The ILO used the conference to lobby Asian labour policymakers to abolish the mandatory tests — often also required by the hiring companies overseas — and replace them with a worker-friendly alternative. What is best, according to the ILO, is the confidential treatment of medical information and outreach programmes to the most vulnerable workers.
"We also want the countries that receive migrant workers to provide them with information about their rights and about HIV," Walzhol told IPS. "The limited access to such material makes the migrant workers vulnerable."

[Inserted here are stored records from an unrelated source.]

## src/ddc_out_pkg.sv

```systemverilog
// Purpose: constants and types for the output format and buffer block
// Assumes: one processing clock; register offsets are word indices
// Notes:   reserved bits are masked off on write and read back as zero
package ddc_out_pkg;
  // ************************************************************
  // register map
  // ************************************************************
  localparam logic [7:0] ADDR_PATH_CFG = 8'h14;
  localparam logic [7:0] ADDR_BUF_CTL = 8'h15;
  localparam logic [7:0] ADDR_PTR_RST = 8'h16;
  localparam logic [7:0] ADDR_ADVANCE = 8'h17;
  localparam logic [7:0] ADDR_SYNC_TRIG = 8'h18;
  localparam logic [7:0] ADDR_STATUS = 8'h19;
  localparam logic [31:0] PATH_CFG_MASK = 32'h03FF_FFFF;
  localparam logic [31:0] BUF_CTL_MASK = 32'h0000_FFFF;
  localparam logic [31:0] PATH_CFG_RST = 32'h0000_0000;
  localparam logic [31:0] BUF_CTL_RST = 32'h0000_0000;
  // ************************************************************
  // field positions
  // ************************************************************
  localparam int LOWSRC_BIT = 25;
  localparam int IFMODE_BIT = 24;
  localparam int A_SEL_LSB = 22;
  localparam int B_SEL_LSB = 20;
  localparam int SYNC_POL_BIT = 19;
  localparam int CLK_POL_BIT = 18;
  localparam int SYNC_POS_BIT = 17;
  localparam int DIV_LSB = 14;
  localparam int TAG_I_LSB = 12;
  localparam int BUFMODE_BIT = 15;
  localparam int THR_LSB = 12;
  localparam int IVL_LSB = 4;
  localparam int CNT_LSB = 0;
  // ************************************************************
  // pointers, widths, counts
  // ************************************************************
  localparam logic [2:0] RD_PTR_RST = 3'h7;
  localparam logic [2:0] WR_PTR_RST = 3'h0;
  localparam logic [3:0] SER_LAST_BIT = 4'hF;
  localparam logic [4:0] SER_DIV_MAX = 5'h10;
  localparam logic [3:0] SNAP_MAX = 4'h8;

  typedef struct packed {
    logic [15:0] i_word;
    logic [15:0] q_word;
    logic [15:0] mag;
    logic [15:0] phase;
    logic [15:0] freq;
    logic [15:0] agc;
    logic [15:0] terr;
  } sample_s;

  typedef struct packed {
    logic wr;
    logic rd;
    logic [7:0] addr;
    logic [31:0] wdata;
  } bus_req_s;

  typedef enum logic [1:0] {SER_IDLE, SER_PRE, SER_SHIFT, SER_POST}
    ser_state_e;
endpackage

```

## src/output_format_and_buffer_ctrl.sv

```systemverilog
// Purpose: output port formatting, serial framing and buffer RAM control
// Assumes: mclk is the processing clock; all inputs synchronous to it
// Notes:   input clock enters as a sampled level, not a clock domain
// Operation
// - low bytes from buffer or direct path
// - buffer read by 8-bit or 16-bit processor
// - port A carries I, magnitude or frequency
// - port B carries Q, phase or magnitude
// - sync polarity bit inverts serial sync
// - clock polarity picks data change edge
// - sync one bit after or before word
// - bit rate divides clock by 16..1
// - I tag passes, clears or sets LSB
// - six more words have own tags
// - buffer mode bit picks snapshot or FIFO
// - in FIFO mode, rising level hitting threshold raises interrupt, ready
// - snapshot interval is field plus one
// - each snapshot stores 0 to 8 samples
// - pointer reset: read 111, write 000
// - advance strobe steps to next set
// - sync strobe pulses one clock period
// - all control words act on mclk
module output_format_and_buffer_ctrl
  import ddc_out_pkg::*;
#(
  parameter int DEPTH = 8
) (
  input wire logic mclk,
  input wire logic rst_b,
  input wire bus_req_s bus,
  output logic [31:0] rdata,
  input wire logic sync_on_input_clock,
  input wire logic input_sample_clock,
  input wire sample_s sample,
  input wire logic sample_valid,
  input wire logic [2:0] up_addr,
  input wire logic up_ram_rd,
  input wire logic [2:0] word_sel,
  input wire logic port_b_read_enable_n,
  input wire logic [15:0] ser_word,
  input wire logic [2:0] ser_kind,
  input wire logic ser_load,
  output logic ser_busy,
  output logic ser_clk,
  output logic ser_data,
  output logic ser_sync,
  output logic [15:0] parallel_port_a,
  output logic [15:0] parallel_port_b,
  output logic fifo_int,
  output logic fifo_ready,
  output logic sync_pulse_pin
);
  // pointers are 3 bits wide, so only the eight-entry buffer is served
  if (DEPTH != 8) begin : g_bad_depth
    $error("DEPTH must be 8");
  end

  // ************************************************************
  // register bus
  // ************************************************************
  logic [31:0] path_cfg;
  logic [31:0] buf_ctl;
  wire wr_cfg = bus.wr && bus.addr == ADDR_PATH_CFG;
  wire wr_ctl = bus.wr && bus.addr == ADDR_BUF_CTL;
  wire ptr_rst = bus.wr && bus.addr == ADDR_PTR_RST;
  wire advance = bus.wr && bus.addr == ADDR_ADVANCE;
  wire sync_trig = bus.wr && bus.addr == ADDR_SYNC_TRIG;

  // config words land straight in mclk flops; reserved bits dropped
  always_ff @(posedge mclk or negedge rst_b) begin
    if (!rst_b) begin
      path_cfg <= PATH_CFG_RST;
      buf_ctl <= BUF_CTL_RST;
    end else begin
      if (wr_cfg) path_cfg <= bus.wdata & PATH_CFG_MASK;
      if (wr_ctl) buf_ctl <= bus.wdata & BUF_CTL_MASK;
    end
  end

  wire lowsrc = path_cfg[LOWSRC_BIT];
  wire ifmode = path_cfg[IFMODE_BIT];
  wire [1:0] a_sel = path_cfg[A_SEL_LSB +: 2];
  wire [1:0] b_sel = path_cfg[B_SEL_LSB +: 2];
  wire sync_pol = path_cfg[SYNC_POL_BIT];
  wire clk_pol = path_cfg[CLK_POL_BIT];
  wire sync_pos = path_cfg[SYNC_POS_BIT];
  wire [2:0] div_code = path_cfg[DIV_LSB +: 3];
  wire fifo_mode = buf_ctl[BUFMODE_BIT];
  wire [2:0] thr = buf_ctl[THR_LSB +: 3];
  wire [7:0] ivl = buf_ctl[IVL_LSB +: 8];
  wire [3:0] snap_n = buf_ctl[CNT_LSB +: 4];

  // ************************************************************
  // buffer RAM and pointers
  // ************************************************************
  logic [31:0] ram [DEPTH];
  logic [2:0] rd_ptr;
  logic [2:0] wr_ptr;
  logic [7:0] ivl_cnt;
  logic [3:0] snap_left;
  wire [2:0] level = wr_ptr - rd_ptr - 3'h1;
  wire full = wr_ptr == rd_ptr;
  wire empty = level == 3'h0;
  wire ivl_done = sample_valid && ivl_cnt == ivl;
  // fifo takes every sample while not full, snapshot only the granted ones
  wire snap_take = snap_left != 4'h0;
  wire take = sample_valid && !full && (fifo_mode || snap_take);
  wire step = advance && !empty;
  wire [2:0] next_level = level + 3'h1;
  wire hit = take && !step && fifo_mode && next_level == thr;
  // out-of-range counts are clamped so a snapshot never overruns
  wire [3:0] snap_grant = (snap_n > SNAP_MAX) ? SNAP_MAX : snap_n;

  // pointers; a reset write wins over a same-cycle advance or store
  always_ff @(posedge mclk or negedge rst_b) begin
    if (!rst_b) begin
      rd_ptr <= RD_PTR_RST;
      wr_ptr <= WR_PTR_RST;
    end else if (ptr_rst) begin
      rd_ptr <= RD_PTR_RST;
      wr_ptr <= WR_PTR_RST;
    end else begin
      if (step) rd_ptr <= rd_ptr + 3'h1;
      if (take) wr_ptr <= wr_ptr + 3'h1;
    end
  end

  // snapshot interval counter and sample grant
  always_ff @(posedge mclk or negedge rst_b) begin
    if (!rst_b) begin
      ivl_cnt <= 8'h00;
      snap_left <= 4'h0;
    end else if (fifo_mode) begin
      ivl_cnt <= 8'h00;
      snap_left <= 4'h0;
    end else begin
      if (sample_valid) ivl_cnt <= ivl_done ? 8'h00 : ivl_cnt + 8'h01;
      if (ivl_done) snap_left <= snap_grant;
      else if (sample_valid && snap_take) snap_left <= snap_left - 4'h1;
    end
  end

  // interrupt pulse and ready flag; a hit beats a clearing event
  always_ff @(posedge mclk or negedge rst_b) begin
    if (!rst_b) begin
      fifo_int <= 1'b0;
      fifo_ready <= 1'b0;
    end else begin
      fifo_int <= hit;
      if (hit) fifo_ready <= 1'b1;
      else if (ptr_rst || !fifo_mode || level < thr) fifo_ready <= 1'b0;
    end
  end

  // ************************************************************
  // processor read of the buffer
  // ************************************************************
  logic oe_q;
  logic [15:0] buf_word;
  wire [31:0] head = ram[rd_ptr];
  wire oe_rise = port_b_read_enable_n && !oe_q;
  // 8-bit side picks a byte lane, 16-bit side picks A or B word
  wire [1:0] lane = up_addr[1:0];
  wire [7:0] byte8 = head[8*lane +: 8];
  wire [15:0] word16 = word_sel[0] ? head[15:0] : head[31:16];
  wire rd_clk = ifmode ? oe_rise : up_ram_rd;
  wire [15:0] next_buf_word = ifmode ? word16 : {8'h00, byte8};

  always_ff @(posedge mclk or negedge rst_b) begin
    if (!rst_b) begin
      oe_q <= 1'b1;
      buf_word <= 16'h0000;
    end else begin
      oe_q <= port_b_read_enable_n;
      if (rd_clk) buf_word <= next_buf_word;
    end
  end

  // ************************************************************
  // direct parallel ports
  // ************************************************************
  wire [15:0] direct_a = a_sel[1] ? sample.freq :
    (a_sel[0] ? sample.mag : sample.i_word);
  wire [15:0] direct_b = b_sel[1] ? sample.mag :
    (b_sel[0] ? sample.phase : sample.q_word);
  wire [7:0] low_a = lowsrc ? direct_a[7:0] : buf_word[7:0];
  wire [7:0] low_b = lowsrc ? direct_b[7:0] : buf_word[15:8];

  // ram entry holds port A word high, port B word low
  always_ff @(posedge mclk) begin
    if (take) ram[wr_ptr] <= {direct_a, direct_b};
  end

  always_ff @(posedge mclk or negedge rst_b) begin
    if (!rst_b) begin
      parallel_port_a <= 16'h0000;
      parallel_port_b <= 16'h0000;
    end else begin
      parallel_port_a <= {direct_a[15:8], low_a};
      parallel_port_b <= {direct_b[15:8], low_b};
    end
  end

  // ************************************************************
  // serial framing
  // ************************************************************
  ser_state_e state;
  ser_state_e next_state;
  logic [4:0] div_cnt;
  logic [3:0] bit_cnt;
  logic [15:0] shreg;
  // 1XX runs at the full clock, else 16 >> code
  wire [4:0] period = div_code[2] ? 5'h01 : (SER_DIV_MAX >> div_code[1:0]);
  wire tick = div_cnt == period - 5'h01;
  wire [1:0] tag = path_cfg[TAG_I_LSB - 2 * ser_kind +: 2];
  wire tag_lsb = tag[1] ? 1'b1 : (tag[0] ? 1'b0 : ser_word[0]);
  wire start = ser_load && state == SER_IDLE;
  wire last = state == SER_SHIFT && bit_cnt == SER_LAST_BIT && tick;
  wire sync_on = state == SER_PRE || state == SER_POST;
  // clock half is high in first half of a bit, so at full rate it stays
  // low: the receiver must then use the processing clock itself
  wire half_hi = div_cnt < (period >> 1);

  always_comb begin
    next_state = state;
    case (state)
      SER_IDLE: if (start) next_state = sync_pos ? SER_PRE : SER_SHIFT;
      SER_PRE: if (tick) next_state = SER_SHIFT;
      SER_SHIFT: if (last) next_state = sync_pos ? SER_IDLE : SER_POST;
      SER_POST: if (tick) next_state = SER_IDLE;
      default: next_state = SER_IDLE;
    endcase
  end

  always_ff @(posedge mclk or negedge rst_b) begin
    if (!rst_b) begin
      state <= SER_IDLE;
      div_cnt <= 5'h00;
      bit_cnt <= 4'h0;
      shreg <= 16'h0000;
    end else begin
      state <= next_state;
      div_cnt <= (start || tick) ? 5'h00 : div_cnt + 5'h01;
      if (start) shreg <= {ser_word[15:1], tag_lsb};
      else if (state == SER_SHIFT && tick) shreg <= shreg << 1;
      if (start) bit_cnt <= 4'h0;
      else if (state == SER_SHIFT && tick) bit_cnt <= bit_cnt + 4'h1;
    end
  end

  // serial pins registered; data moves at bit start
  always_ff @(posedge mclk or negedge rst_b) begin
    if (!rst_b) begin
      ser_busy <= 1'b0;
      ser_clk <= 1'b0;
      ser_data <= 1'b0;
      ser_sync <= 1'b0;
    end else begin
      ser_busy <= next_state != SER_IDLE;
      ser_clk <= (state != SER_IDLE && half_hi) ^ clk_pol;
      ser_data <= state == SER_SHIFT && shreg[15];
      ser_sync <= sync_on ^ sync_pol;
    end
  end

  // ************************************************************
  // sync strobe pin
  // ************************************************************
  logic input_sample_clock_q;
  logic sync_wait;
  logic sync_hold;
  wire input_sample_clock_rise = input_sample_clock && !input_sample_clock_q;
  wire fast_pulse = sync_trig && !sync_on_input_clock;

  // slow mode waits for an input clock edge, then spans one period
  always_ff @(posedge mclk or negedge rst_b) begin
    if (!rst_b) begin
      input_sample_clock_q <= 1'b0;
      sync_wait <= 1'b0;
      sync_hold <= 1'b0;
      sync_pulse_pin <= 1'b0;
    end else begin
      input_sample_clock_q <= input_sample_clock;
      if (sync_trig && sync_on_input_clock) sync_wait <= 1'b1;
      else if (input_sample_clock_rise) sync_wait <= 1'b0;
      if (input_sample_clock_rise) sync_hold <= sync_wait;
      sync_pulse_pin <= fast_pulse || (sync_hold && !input_sample_clock_rise) ||
        (sync_wait && input_sample_clock_rise);
    end
  end

  // ************************************************************
  // register read, one cycle after the strobe
  // ************************************************************
  wire [31:0] status = {20'h00000, fifo_ready, empty, full, level,
    rd_ptr, wr_ptr};
  wire [31:0] next_rdata = bus.addr == ADDR_PATH_CFG ? path_cfg :
    bus.addr == ADDR_BUF_CTL ? buf_ctl :
    bus.addr == ADDR_STATUS ? status : 32'h0000_0000;

  always_ff @(posedge mclk or negedge rst_b) begin
    if (!rst_b) rdata <= 32'h0000_0000;
    else rdata <= bus.rd ? next_rdata : 32'h0000_0000;
  end
endmodule

```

What should also be avoided countries' classification migrant workers as a "high-risk group" in the way sex workers are treated, he added. "This will backfire, because it will inhibit access to prevention and treatment."
The situation of undocumented workers is even more vulnerable, since they would be even less in a position to have access to health services in the host country and would fear seeking treatment for fear of being deported, for instance.
The ILO's push for a more sensitive approach to HIV/AIDS has already found favour in the Philippines, a country that is said to be the world's largest exporter of organised labour and is a major source of migrant labour to the Middle East, East Asia, Europe and the United States. Of this South-east Asian country's 35 million labour force, one in five people, or 7.4 million, are classified as overseas workers.
"We support the ILO's initiatives to provide assistance to protect and prevent migrant workers from HIV," Rosalinda Dimapilis-Baldoz, head of the government-run Philippine Overseas Employment Administration (POEA), told IPS.
"The awareness that we give our workers when they leave should be matched by similar efforts in the host country," added Dimapilis-Baldoz, whose agency is the premier body that processes the documents of more than 800,000 Filipinos who leave for overseas jobs as nurses, construction workers, engineers and domestic workers each year.
"This should not be seen as a problem for one country but for all countries," she added.
The U.N. labour agency's appeal stems from indicators that the Asia-Pacific is witnessing an "alarming spread" of HIV/AIDS. As significant are reports that the tide of migrant and mobile labour shows no sign of ebbing, given the pace of economic activity in the region.
The increasing number of people living with HIV in countries like China, India, Indonesia and Papua New Guinea has been cited by the Joint United Nations Programme on HIV/AIDS (UNAIDS).
In December, the U.N. agency reported that close to one million people had HIV in 2002, thus increasing to 7.2 million the number of people in Asia and the Pacific living with the pandemic. During that year, UNAIDS added, 490,000 people were estimated to have died of AIDS.
According to ILO reports, from 1995 to 1999 close to two million Asian workers left their countries every year for work abroad secured through a formal process, many of them for unskilled work.
"Contemporary labour migration in Asia has a very bottom-heavy structure dominated by the movement of workers in blue-collar occupations," states the ILO's Manolo Abella in a paper on the 'Complexity and Diversity of Asian Migration' distributed at the conference.
Furthermore, research by the AMC indicates that in the countries that make up the greater Mekong Subregion (GMS) — Burma, southern China, Thailand, Cambodia, Laos and Vietnam — there could be an estimated 1.6 million to two million undocumented migrant workers.
What adds to the vulnerability of migrant workers to risks like HIV are their being away from their spouses and partners at home, loneliness, which impacts on their behaviour, and social and cultural norms that may be different to what they are familiar with at home, states the ILO.
"Women are particularly vulnerable in Asia because of the low socio-economic status they have in the region," said Walzholz.
The bulk of the women in the migrant labour force are employed as domestic workers, in the entertainment sector, in nursing, in factories and in agriculture.
Strong worker-sensitive policies are needed to assist them, said Dimapilis-Baldoz. "Things are still fluid at the moment in the way the migrant workers are treated for HIV."